JavaScriptカスタマイズは2つの方法があり、データの利用用途や費用を考慮して選択する必要があります。

本記事では標準機能でできることと、2つのカスタマイズ方法を紹介します。

標準機能

まずは標準機能でできることを紹介します。

計算フィールドの使用

たとえば、勤続期間のような時間経過を伴うデータを算出したい場合は計算フィールドを使用します。

計算式の例
すでに退職した人の勤務継続年数を算出する場合

(退社日 - 入社日) / (60 * 60 * 24 * 365)

勤続中の人の勤務継続年数を算出する場合

(本日 - 入社日) / (60 * 60 * 24 * 365)

計算式の説明は、 日付・時間の計算 (External link) を参照してください。
なお、この計算式の例では、うるう年(366日)に対応した計算はできません。

問題点

「勤続中の人の勤務継続年数を算出する場合」において、「本日」の値は日々変化する必要があります。
そのため、「本日」の日付フィールドの値を毎日手動で更新しなければいけないといった問題が発生します。
この問題に対応するには、kintone JavaScriptカスタマイズを利用する必要があります。

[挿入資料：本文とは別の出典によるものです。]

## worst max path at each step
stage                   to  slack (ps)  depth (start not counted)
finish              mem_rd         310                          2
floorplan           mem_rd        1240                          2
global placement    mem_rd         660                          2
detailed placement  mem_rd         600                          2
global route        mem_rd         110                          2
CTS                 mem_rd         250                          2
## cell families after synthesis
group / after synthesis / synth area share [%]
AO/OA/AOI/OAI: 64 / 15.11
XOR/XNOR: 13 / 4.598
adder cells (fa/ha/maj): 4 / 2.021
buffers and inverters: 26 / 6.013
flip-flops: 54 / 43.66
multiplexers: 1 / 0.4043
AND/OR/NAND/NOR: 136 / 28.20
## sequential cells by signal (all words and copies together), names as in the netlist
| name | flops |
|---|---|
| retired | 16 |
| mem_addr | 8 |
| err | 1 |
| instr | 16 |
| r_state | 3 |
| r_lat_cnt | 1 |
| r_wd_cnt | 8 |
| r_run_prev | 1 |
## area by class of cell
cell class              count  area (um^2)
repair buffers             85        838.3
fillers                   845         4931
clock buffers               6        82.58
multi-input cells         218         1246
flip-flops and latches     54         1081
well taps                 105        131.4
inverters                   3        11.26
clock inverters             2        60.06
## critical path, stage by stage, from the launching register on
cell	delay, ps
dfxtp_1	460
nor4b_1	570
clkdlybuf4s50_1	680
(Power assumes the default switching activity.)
## config.mk

```make
export PLATFORM = sky130hd
export DESIGN_NAME = mux_nto1_rr
export DESIGN_NICKNAME = d
export VERILOG_FILES = /design/src/rtl/mux_pkg.sv /design/src/rtl/mux_nto1_rr_arbiter.sv /design/src/rtl/mux_nto1_rr.sv
export SDC_FILE = /design/constraint.sdc
export NUM_CORES = 1
export LEC_CHECK = 0
export BUFFER_PORTS_ARGS = -buffer_cell sky130_fd_sc_hd__buf_4
export CAP_MARGIN = 10
export CORE_ASPECT_RATIO = 0.9
export CORE_MARGIN = 10
export CORE_UTILIZATION = 39
export CTS_CLUSTER_SIZE = 10
export DETAILED_ROUTE_END_ITERATION = 12
export PLACE_DENSITY_LB_ADDON = 0.15
export REMOVE_ABC_BUFFERS = 1
export SLEW_MARGIN = 10
export SYNTH_ARGS = -nofsm -noshare
export SYNTH_HDL_FRONTEND = slang
export SYNTH_SLANG_ARGS = --single-unit
```

## constraint.sdc

```tcl
create_clock -name i_clk -period 1.8 [get_ports i_clk]
set_input_delay 0.09 -clock i_clk [delete_from_list [all_inputs] [get_ports i_clk]]
set_output_delay 0.09 -clock i_clk [all_outputs]
set_load 0.02 [all_outputs]
```

## src/rtl/mux_pkg.sv

```systemverilog
// Shared constants and helpers for the N:1 registered mux with round-robin arbitration.
package mux_pkg;

    localparam logic MODE_FIXED = 1'b0;
    localparam logic MODE_RR    = 1'b1;

    // Index increment that wraps to 0 after n-1; valid for any n, not just powers of 2.
    function automatic int unsigned wrap_inc(input int unsigned idx, input int unsigned n);
        return (idx + 32'd1 >= n) ? 32'd0 : idx + 32'd1;
    endfunction

endpackage

```

## src/rtl/mux_nto1_rr_arbiter.sv

```systemverilog
// Combinational rotate-priority picker: first asserted request at or after ptr, wrapping.
module rr_arbiter
    import mux_pkg::*;
#(
    parameter  int unsigned CHANNELS = 4,
    localparam int unsigned SEL_W    = $clog2(CHANNELS)
) (
    input  logic [CHANNELS-1:0] req,
    input  logic [SEL_W-1:0]    ptr,
    output logic [SEL_W-1:0]    grant,
    output logic                grant_valid
);

    localparam logic [SEL_W:0] CH_N = (SEL_W+1)'(CHANNELS);

    logic [SEL_W:0] idx;

    // One extra bit holds ptr+i before the modulo fold, so odd channel counts wrap exactly.
    always_comb begin
        grant       = '0;
        grant_valid = 1'b0;
        idx         = '0;
        for (int unsigned i = 0; i < CHANNELS; i++) begin
            idx = {1'b0, ptr} + (SEL_W+1)'(i);
            if (idx >= CH_N) begin
                idx = idx - CH_N;
            end
            if (!grant_valid && req[idx[SEL_W-1:0]]) begin
                grant       = idx[SEL_W-1:0];
                grant_valid = 1'b1;
            end
        end
    end

endmodule

```

## src/rtl/mux_nto1_rr.sv

```systemverilog
// N:1 mux with fixed or round-robin select, one registered output stage, valid/ready handshake.
module mux_nto1_rr
    import mux_pkg::*;
#(
    parameter  int unsigned WIDTH    = 8,
    parameter  int unsigned CHANNELS = 4,
    localparam int unsigned SEL_W    = $clog2(CHANNELS)
) (
    input  logic                      i_clk,
    input  logic                      i_rst_n,
    input  logic [CHANNELS*WIDTH-1:0] i_data,
    input  logic [CHANNELS-1:0]       i_valid,
    output logic [CHANNELS-1:0]       o_ready,
    input  logic                      i_mode,
    input  logic [SEL_W-1:0]          i_sel,
    output logic [WIDTH-1:0]          o_data,
    output logic [SEL_W-1:0]          o_chan,
    output logic                      o_valid,
    input  logic                      i_ready
);

    localparam logic [SEL_W:0] CH_N = (SEL_W+1)'(CHANNELS);

    logic [SEL_W-1:0] ptr;
    logic [SEL_W-1:0] rr_grant;
    logic             rr_valid;
    logic [SEL_W-1:0] grant;
    logic             grant_valid;
    logic             load_en;
    logic [WIDTH-1:0] chan_data [CHANNELS];

    rr_arbiter #(.CHANNELS(CHANNELS)) u_arb (
        .req         (i_valid),
        .ptr         (ptr),
        .grant       (rr_grant),
        .grant_valid (rr_valid)
    );

    always_comb begin
        for (int unsigned k = 0; k < CHANNELS; k++) begin
            chan_data[k] = i_data[k*WIDTH +: WIDTH];
        end
    end

    // Mode mux; an out-of-range fixed select simply never grants.
    always_comb begin
        grant       = rr_grant;
        grant_valid = rr_valid;
        if (i_mode == MODE_FIXED) begin
            grant       = i_sel;
            grant_valid = ({1'b0, i_sel} < CH_N) && i_valid[i_sel];
        end
    end

    assign load_en = !o_valid || i_ready;

    always_comb begin
        o_ready = '0;
        for (int unsigned k = 0; k < CHANNELS; k++) begin
            o_ready[k] = i_rst_n && load_en && grant_valid && (grant == SEL_W'(k));
        end
    end

    // Output stage and RR pointer; the pointer only advances on an RR transfer in.
    always_ff @(posedge i_clk or negedge i_rst_n) begin
        if (!i_rst_n) begin
            o_valid <= 1'b0;
            o_data  <= '0;
            o_chan  <= '0;
            ptr     <= '0;
        end else if (load_en) begin
            if (grant_valid) begin
                o_valid <= 1'b1;
                o_data  <= chan_data[grant];
                o_chan  <= grant;
                if (i_mode == MODE_RR) begin
                    ptr <= SEL_W'(wrap_inc(32'(grant), CHANNELS));
                end
            end else begin
                o_valid <= 1'b0;
            end
        end
    end

endmodule
```

After elaboration in Yosys (flattened, before gate mapping)
Cells that the tools add are included.

storage, ports and cells
  register bits after elaboration = 13
  input port bits = 42
  word-level logic and storage cells = 73

operators by class
  add/sub/neg operators = 8
  $lt $le $gt $ge = 11
  equality and inequality tests = 3
  muxes and demuxes = 29
  bitwise logic cells = 1
  reduce and logical (&&, ||, !) cells = 17

operators by type and width
  cell                 number
  $mux 2               10
  $bmux 8 s2           1
  $mux 8               2
  $ge 3x3->1 const B   5
  $lt 2x3->1 const B   5
  $mux 1               11
  $bmux 1 s2           5
  $logic_and 1x1->1    9
  $sub 2x1->2 const B  4
  $add 2x1->3 const B  2
  $add 2x2->3 const B  2
  $eq 2x2->1 const B   2
  $logic_not 1->1      4
  $ge 2x3->1 const B   1
  $not 2->3            1
  $reduce_and 3->1     1
  $eq 2x1->1 const B   1
  $logic_not 2->1      1
  $reduce_and 2->1     1
  $logic_or 1x1->1     1

Depth between registers and ports, before layout
Gate-level depths: netlist of run 1.

  depth after elaboration = 19
  depth in mapped cells = 8
  gate-level depth less buffers = 6

Hierarchy
Synthesis of run 1 repeated with hierarchy kept, for this count alone.

second synthesis, totals
  cell total of the unflattened synthesis = 88
  area, all modules = 1016.0 um^2

by module, submodules not included
  module       instances  cells each  area each (um^2)
  mux_nto1_rr  1          73          938.4
  rr_arbiter   1          15          77.6

Least setup slack after synthesis of run 1
OpenSTA, ideal clock, no wires.

  path type = register to output
  start = register ptr[0]
  end = output port o_ready[2]
  arrival = 1.840 ns
  data required time = 1.710 ns
  path slack = -0.130 ns
  stages on the path, launching flop included = 9
  path through = dfrtp_1 > nand2b_1 > or2_2 > clkbuf_1 > a31o_4 > inv_4 > buf_12 > ha_1 > and3_1

on the way
  cells in the longest elaborated chain, start to end = 17
  elaborated cells on any way between the ends = 42

ends and longest elaborated chain
  element                                                               line               text
  start, declared                                                       mux_nto1_rr.sv:24  logic [SEL_W-1:0] ptr;
  start signal, assigned                                                mux_nto1_rr.sv:77  ptr <= SEL_W'(wrap_inc(32'(grant), CHANNELS));
  parallel branches: the longest is 16 deep, another holds $add 2x1->3  n/a
  $logic_and 1x1->1 *                                                   mux_nto1_rr.sv:60  o_ready[k] = i_rst_n && load_en && grant_valid && (grant == SEL_W'(k));
  end, declared                                                         mux_nto1_rr.sv:13  output logic [CHANNELS-1:0] o_ready,

Mark *: on every way between the ends. The select of a mux whose other input is x is not followed.

Final worst setup path of run 1
Same ends and word-level chain as after synthesis.

==> results.txt, run 1 <==
- Worst Setup End Kind: output port
- The analysis attributes to net switching a power of 0.000705 W.
- Setup CP Type: flip-flop to output port
- Final ANT Viol Nets: 0
* Share of flip-flops with an asynchronous set or reset: 100%
- Of the total power, the share spent switching nets is 41.7%.
- Synthesis produced 113 cells.
* Worst reg2reg path endpoint: o_data[6]
- Along the worst path, the maximum fanout reaches 3.
* Cell count of the worst hold path: 3
- Pin count of the biggest net entering global routing: 17
- Period Utilization, post-route: 108%
* Arrival time of the worst setup path: 1.86 ns
- Data required time at the worst endpoint: 1.71 ns
* Fraction of final layout cells sized beyond drive strength 1: 62.0%
- For this block, the routed nets add up to 4.30 mm of wire.
- By area the synthesized netlist is led by sky130_fd_sc_hd__dfrtp_1, sky130_fd_sc_hd__mux2i_1, sky130_fd_sc_hd__a311oi_1.
* Clock Tree Buf Depth: 2
- Boundary Pins: 57
- Between clock sinks in the finished design, the worst skew comes to 0.00163 ns.
- Vias/cell: 5.63
- Initial DRC count: 37
- The design draws 0.00169 W.
- In the global route stage, overall resource usage came out at 16.4%.
* Worst R2R Path Depth: 7
- In this run the number of H-tree levels came out at 1.
- The synthesized netlist devotes 0% of its cell area to XOR and XNOR gates.
- Insertion delay of the later-clocked pin in the worst-skew pair: 0.29 ns
- Commonest non-fill, non-tap cell in the layout: sky130_fd_sc_hd__buf_4
- Normalized max-slew margin: 66.2%
* Avg Synthesized Cell Area: 8.91 µm²
- Post-synth EDFFs: 0
* Adder-cell share of the synthesized area: 1.24%
* Leakage Power: 0.859 nW
- Number of CTS-inserted buffers: 3
- During synthesis, Yosys emitted a total of 0 warnings.
- The internal portion of the total power is 0.000985 W.
- Per-cell routed wire length: 20.0 µm
* Die footprint: 0.00502 mm²
* Cell area after layout: 0.00194 mm²
- The worst setup path is launched from a flip-flop.
- Starting utilization of the core area: 40.8%
* Worst reg-to-reg setup slack: -0.11 ns
* Type of the most critical hold path: input pin to flip-flop
- Clock tree synthesis selected as its root buffer the cell sky130_fd_sc_hd__clkbuf_4.
- Outcome: finished with violations
- Pins Over Slew Limit: 0
- Setup violations remaining at the end of the flow were counted as 12.
- Highest ir drop seen on vdd: 0.000612 V
- The synthesized netlist devotes 30.9% of its cell area to compound gates.
* Seq cells post-synth: 13
* Proportion of synthesized area in mux cells: 11.6%
* Transition time of the tightest slew-check pin: 0.507 ns
- GP Congestion: 0.910
- TritonCTS built the clock tree.
- For this run the aggregate overflow at the end of global routing stands at 0.
* Number of hold violations in the final report: 0
* Area fraction in and, or, nand and nor cells after synthesis: 15.0%
- Highest-count cells in the layout ignoring fill and taps: sky130_fd_sc_hd__buf_4, sky130_fd_sc_hd__dfrtp_1, sky130_fd_sc_hd__inv_1, sky130_fd_sc_hd__nor2_1
- After clock tree synthesis, the clock-pin slew on the worst setup and hold paths is 0.09 ns.
- The top cell type by area accounts for 32.3% of the synthesized area.
- Violations in the final reports: setup timing
- The final route contains 1210 vias.
- Power spread over the standard cell area amounts to 870 mW/mm².
- Once placement finished, the instance area stood at 0.00154 mm².
- Relative to the synthesized area, the layout overhead comes to 92.8%.
- Total standard cell area after synthesis: 0.00101 mm²
* Initial antenna violation count: 0
- Combinational family with the most area after synthesis: compound AO/OA/AOI/OAI gates
- First-pass GRT wire length: 6.48 mm
* Endpoint with the worst hold slack: o_valid
- Worst Slack Setup Final: -0.151 ns
* Number of global-route vias before repair: 1291
- HPWL after detailed placement: 2.93 mm
* Post-layout net count: 231
- Input and output buffers added on the ports amount to 56.
- Height of the chip: 68.2 µm
- For this run, the top clock speed supported by timing is 513 MHz.
* Dominant cell type by area after synthesis: sky130_fd_sc_hd__dfrtp_1
- FF-to-FF Start: ptr[0]
- Before antenna repair, the detailed router went through 4 iterations.
- In this run, distinct cell masters in the synthesized netlist total 27.
- Number of antenna cells inserted: 0
- Cell Rows: 17
- Clock sink total: 13
- Dominant register cell in the synthesized netlist: sky130_fd_sc_hd__dfrtp_1
* Remaining design rule violation count: 0
- Combinational cell fraction of total power: 61.6%
- The smallest clock period supported by the final layout is computed as 1.95 ns.
* Unrepaired setup endpoints after global routing: true
* Worst hold slack: 0.0854 ns
* Seq/Total Area, Yosys: 32.3%
- In this run the most critical hold path is launched from i_ready.
- In this run, flip-flops and latches consume 26.5% of the power.
* Die Span X: 73.6 µm
- Core outline area: 0.00247 mm²
- Max-cap violations: 0
- Clock group share of total power: 11.9%
==> worst max-delay path by stage <==
stage | startpoint | endpoint
2_1_floorplan | ptr[0] | o_ready[2]
3_3_place_gp | ptr[1] | o_data[3]
3_5_place_dp | ptr[1] | o_data[1]
4_1_cts | ptr[1] | o_ready[2]
5_1_grt | ptr[0] | o_ready[2]
6_report | ptr[0] | o_ready[2]
==> final cells by class <==
cell class | count | area [µm²]
Inverter | 12 | 50.0
Sequential cell | 13 | 327
Fill cell | 149 | 526
Clock buffer | 4 | 26.3
Multi-Input combinational cell | 81 | 860
Tap cell | 28 | 35.0
Timing Repair Buffer | 77 | 644
==> stage by stage <==
stage               setup WS (ns)  util [%]  cells  TNS [ns]
floorplan                  0.0244         -    106         0
global placement          -0.0649      62.5    203    -0.305
detailed placement         -0.129      62.5    203    -0.818
CTS                        -0.147      73.1    212     -1.01
global route               -0.233      78.7    215     -2.18
finish                     -0.151      78.7    215     -1.19
==> sequential cells by signal, summed over array words and instances (netlist names) <==
register  count
o_valid       1
ptr           2
o_data        8
o_chan        2
==> cell families (layout without fill, tap and decap cells) <==
family | Yosys count | after routing
muxes | 10 | 10
adders and majority gates | 1 | 1
AOI/OAI and AO/OA | 37 | 37
buffers and inverters | 19 | 93
and+or+nand+nor | 33 | 33
DFF | 13 | 13
==> power groups by stage <==
stage	logic [W]	clock network, W	registers [W]
after floorplan	0.000280	0	0.000522
after global placement	0.000722	0	0.000434
after detailed placement	0.000739	0	0.000441
after CTS	0.000918	0.000202	0.000437
after global routing	0.00110	0.000218	0.000460
final	0.00104	0.000202	0.000447
==> layer usage <==
layer / up-vias / part of all wire, % / track usage [%]
li1: 575 / - / -
met1: 583 / 39 / 17.0
met2: 42 / 52 / 30.0
met3: 10 / 6.8 / 5.35
met4: 0 / 2.3 / 6.74
met5: - / 0 / 0
==> Yosys cell counts (all sizes together), types with 3 or more instances <==
cell type  instances
a2111oi            8
a211oi             8
a311oi             9
clkbuf             5
dfrtp             13
inv               12
mux2i              9
nand2              7
nand2b             4
nor2              14
nor2b              3
o21ai              3
==> worst max-delay path, stage by stage (launching register included) <==
cell and delay (ns):
sky130_fd_sc_hd__dfrtp_1 0.45, sky130_fd_sc_hd__buf_6 0.14, sky130_fd_sc_hd__nand2b_1 0.05, sky130_fd_sc_hd__a21o_1 0.19, sky130_fd_sc_hd__a31o_4 0.28, sky130_fd_sc_hd__clkinv_4 0.07, sky130_fd_sc_hd__ha_4 0.12, sky130_fd_sc_hd__and3_4 0.17
sky130_fd_sc_hd__buf_6 0.11
==> repair_timing <==
item / CTS / global route
setup buffers: 4 / 3
pin swaps: 5 / 16
endpoints found under the hold margin: 13 / 0
hold buffers: 1 / 0
endpoints found under the setup margin: 12 / 12
resized for setup: 38 / 25
Power figures use the tool's default switching activity.
==> run 2: changes to the inputs <==
Settings changed: CORE_UTILIZATION 39 to 41.
Clock period 1.8 ns to 2.4 ns, I/O delays scaled along.
==> results.txt, run 2 (synthesis gave the netlist of run 1 again) <==
- Outcome: complete, no violations
* CP delay by family, top: simple AND/OR/NAND/NOR gates
- GP Congestion: 0.904 (-0.70%)
- The average routed wire per standard cell is 16.9 µm (-16%).
- Dividing the final minimum period by the clock period gives 93.6%.
* Height of the chip: 67.0 µm (-1.7%)
* Kind of start point of the critical path: flip-flop
* Final ANT Viol Nets: 0 (unchanged)
- Min Clock Period, post-route: 2.25 ns
* Areal power density over the cells: 654 mW/mm² (-25%)
- Worst Setup End Kind: output port
* Max-cap violations: 0 (unchanged)
- The number of I/O port buffers came to 56 (unchanged).
* Clock Tree Buf Depth: 2 (unchanged)
* DP Area: 0.00142 mm² (-8.0%)
- In the layout the commonest cells are sky130_fd_sc_hd__buf_4, sky130_fd_sc_hd__nor2_1, sky130_fd_sc_hd__dfrtp_1.
- The flip-flop count of the largest register after layout was 8 (unchanged).
- More flip-flops sit in one register than any other, and that register is o_data.
- The full die area came to 0.00484 mm² (-3.5%).
* Arrival time of the worst setup path: 2.13 ns (+0.27 ns)
- WP buf/inv: 2 (-1)
- The detailed-routing iteration count for the pre-antenna-repair pass came to 4 (unchanged).
- The total negative setup slack came to 0 ns (+1.19 ns).
- Insertion delay of the later-clocked pin in the worst-skew pair: 0.29 ns (about the same)
* Initial antenna violation count: 0 (unchanged)
* Clock sink total: 13 (unchanged)
* Remaining design rule violation count: 0 (unchanged)
- Cell Rows: 16 (-1)
- Number of antenna cells inserted: 0 (unchanged)
- The count of H-tree levels built during CTS was 1 (unchanged).
- Total wire length after detailed routing: 3.28 mm (-24%)
- Highest ir drop seen on vdd: 0.000401 V (-34%)
* Fraction of final layout cells sized beyond drive strength 1: 38.3% (-24 points)
- The global route total overflow was 0 (unchanged).
* TritonCTS clock tree: built
* Root buf cell: sky130_fd_sc_hd__clkbuf_4
* Total design power: 0.000954 W (-44%)
- Global router's overall resource usage: 13.0% (-3.4 points)
* Normalized max-slew margin: 52.3% (-14 points)
- Clock edge transition at the registers on the reported setup and hold paths: 0.10 ns (about the same)
* DR vias: 1069 (-12%)
* Post-layout net count: 211 (-8.7%)
* Leakage Power: 0.714 nW (-17%)
- The number of top-level design ports is 57 (unchanged).
* Core outline area: 0.00226 mm² (-8.3%)
* Max Clock Freq: 445 MHz
- The global-route wire length before repair was 5.10 mm (-21%).
- Area delta synth->final: 44.7%
* Initial DRC count: 64 (+73%)
- The setup-violating endpoint count in the final report was 0 (-12).
* Type of the most critical hold path: input pin to flip-flop
- The number of global-route vias before repair was 1063 (-18%).
- Pin count of the biggest net entering global routing: 17 (unchanged)
- Vias/cell: 5.51 (-2.1%)
- Utilization of the core after routing: 64.4% (-14 points)
- The transition time of the tightest slew-check pin was 0.713 ns (+0.206 ns).
* Die Span X: 72.2 µm (-1.8%)
- The finished layout cell area was 0.00146 mm² (-25%).
- Setup repair after global routing left no endpoint under its margin.
- The worst clock skew on the final layout came to 0.0133 ns (+0.0116 ns).
* Number of hold violations in the final report: 0 (unchanged)
- Pins Over Slew Limit: 0 (unchanged)
- The maximum fanout count along the critical path came to 11 (+8).
* Setup CP Type: flip-flop to output port
* HPWL after detailed placement: 2.67 mm (-8.9%)
* Max incr delay on CP: 0.43 ns (-0.02 ns)
- Starting utilization of the core area: 44.5% (+3.7 points)
* Sequence of cells on the critical path: nand2b_1 -> or2_2 -> a31o_4 -> inv_6 -> ha_1 -> and3_1 -> buf_4
- The worst endpoint required time is 2.28 ns (+0.57 ns).
- CP max-delay cell: sky130_fd_sc_hd__dfrtp_1
- Fill cell instance count of the final layout: 199 (+34%)
* Top flop regs: o_data x8, o_chan x2, ptr x2
* Number of CTS-inserted buffers: 3 (unchanged)
* Commonest non-fill, non-tap cell in the layout: sky130_fd_sc_hd__buf_4
==> run 2: per-layer routing <==
metal | vias up | GRT usage [%] | wire, µm
li1 | 536 | - | -
met1 | 476 | 15.9 | 1440
met2 | 55 | 20.2 | 1500
met3 | 2 | 5.19 | 307
met4 | 0 | 4.11 | 31
met5 | - | 0 | 0
==> run 2: power by group <==
part	switching [W]	internal, W	total (W)
sequential	0.0000428	0.000283	0.000325
clock	0.0000821	0.0000646	0.000147
combinational	0.000265	0.000217	0.000482
==> run 2: final timing paths <==
check | startpoint | to | slack, ns | cells after the start
max reg2reg | ptr[1] | o_data[4] | 0.32 | 6
max in group asynchronous | i_rst_n | o_data[7] | 1.99 | 2
min | i_ready | o_valid | 0.11 | 3
min in group asynchronous | i_rst_n | o_data[0] | 0.22 | 2
min reg2reg | o_chan[1] | o_chan[1] | 0.49 | 2
max | ptr[0] | o_ready[2] | 0.15 | 7
==> run 2: timing repair <==
item,CTS,global route
setup endpoints to repair,0,1
resized for setup,0,1
hold endpoints to repair,13,0
hold buffers,1,0
buffers inserted,0,0
==> run 2: area by class of cell <==
cell class | count | area [µm²] | share of cell area, %
Tap cell | 27 | 33.8 | 2.32
Sequential cell | 13 | 325 | 22.3
Clock buffer | 4 | 26.3 | 1.80
Inverter | 12 | 50.0 | 3.43
Timing Repair Buffer | 57 | 430 | 29.5
Multi-Input combinational cell | 81 | 592 | 40.6
==> run 2: tightest hold or removal path, delay by kind of cell <==
| kind | cells | cell delay, ns |
|---|---|---|
| AND/OR/NAND/NOR | 2 | 0.16 |
| buffers and inverters | 1 | 0.08 |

kintone JavaScriptカスタマイズでできること

自動更新した値を表示するだけの場合と、データを保持する場合の2つのカスタマイズを紹介します。

表示のみの場合

自動更新されたデータを表示するだけの場合のカスタマイズを紹介します。

絞り込みや集計での利用、CSV出力などはできませんが、データを表示するだけのため、kintone JavaScript APIの利用のみで実装可能です。
そのため、カスタマイズ費用や運用コストは比較的低くなります。

カスタマイズの方法については、詳細画面と一覧画面で異なるため、それぞれ紹介します。

詳細画面の場合

kintoneアプリのフォームにスペースフィールドを設置し、そのスペース内にデータを表示します。

関連Tips:経過年数を表示する

一覧画面の場合

一覧画面に列を追加して表示する方法はありません。
そのようなAPIがないためですが、APIを利用せずに実装すると、kintoneのバージョンアップで動作しなくなる可能性があるため、推奨しません。

詳細は、 そのカスタマイズ大丈夫? アップデートの影響を受けにくいカスタマイズTipsで説明しています。

どうしても一覧画面に表示したい場合はカスタマイズビューを利用します。

絞り込みやページ送りなどの一覧画面の機能を用意する場合は、追加で開発する必要があります。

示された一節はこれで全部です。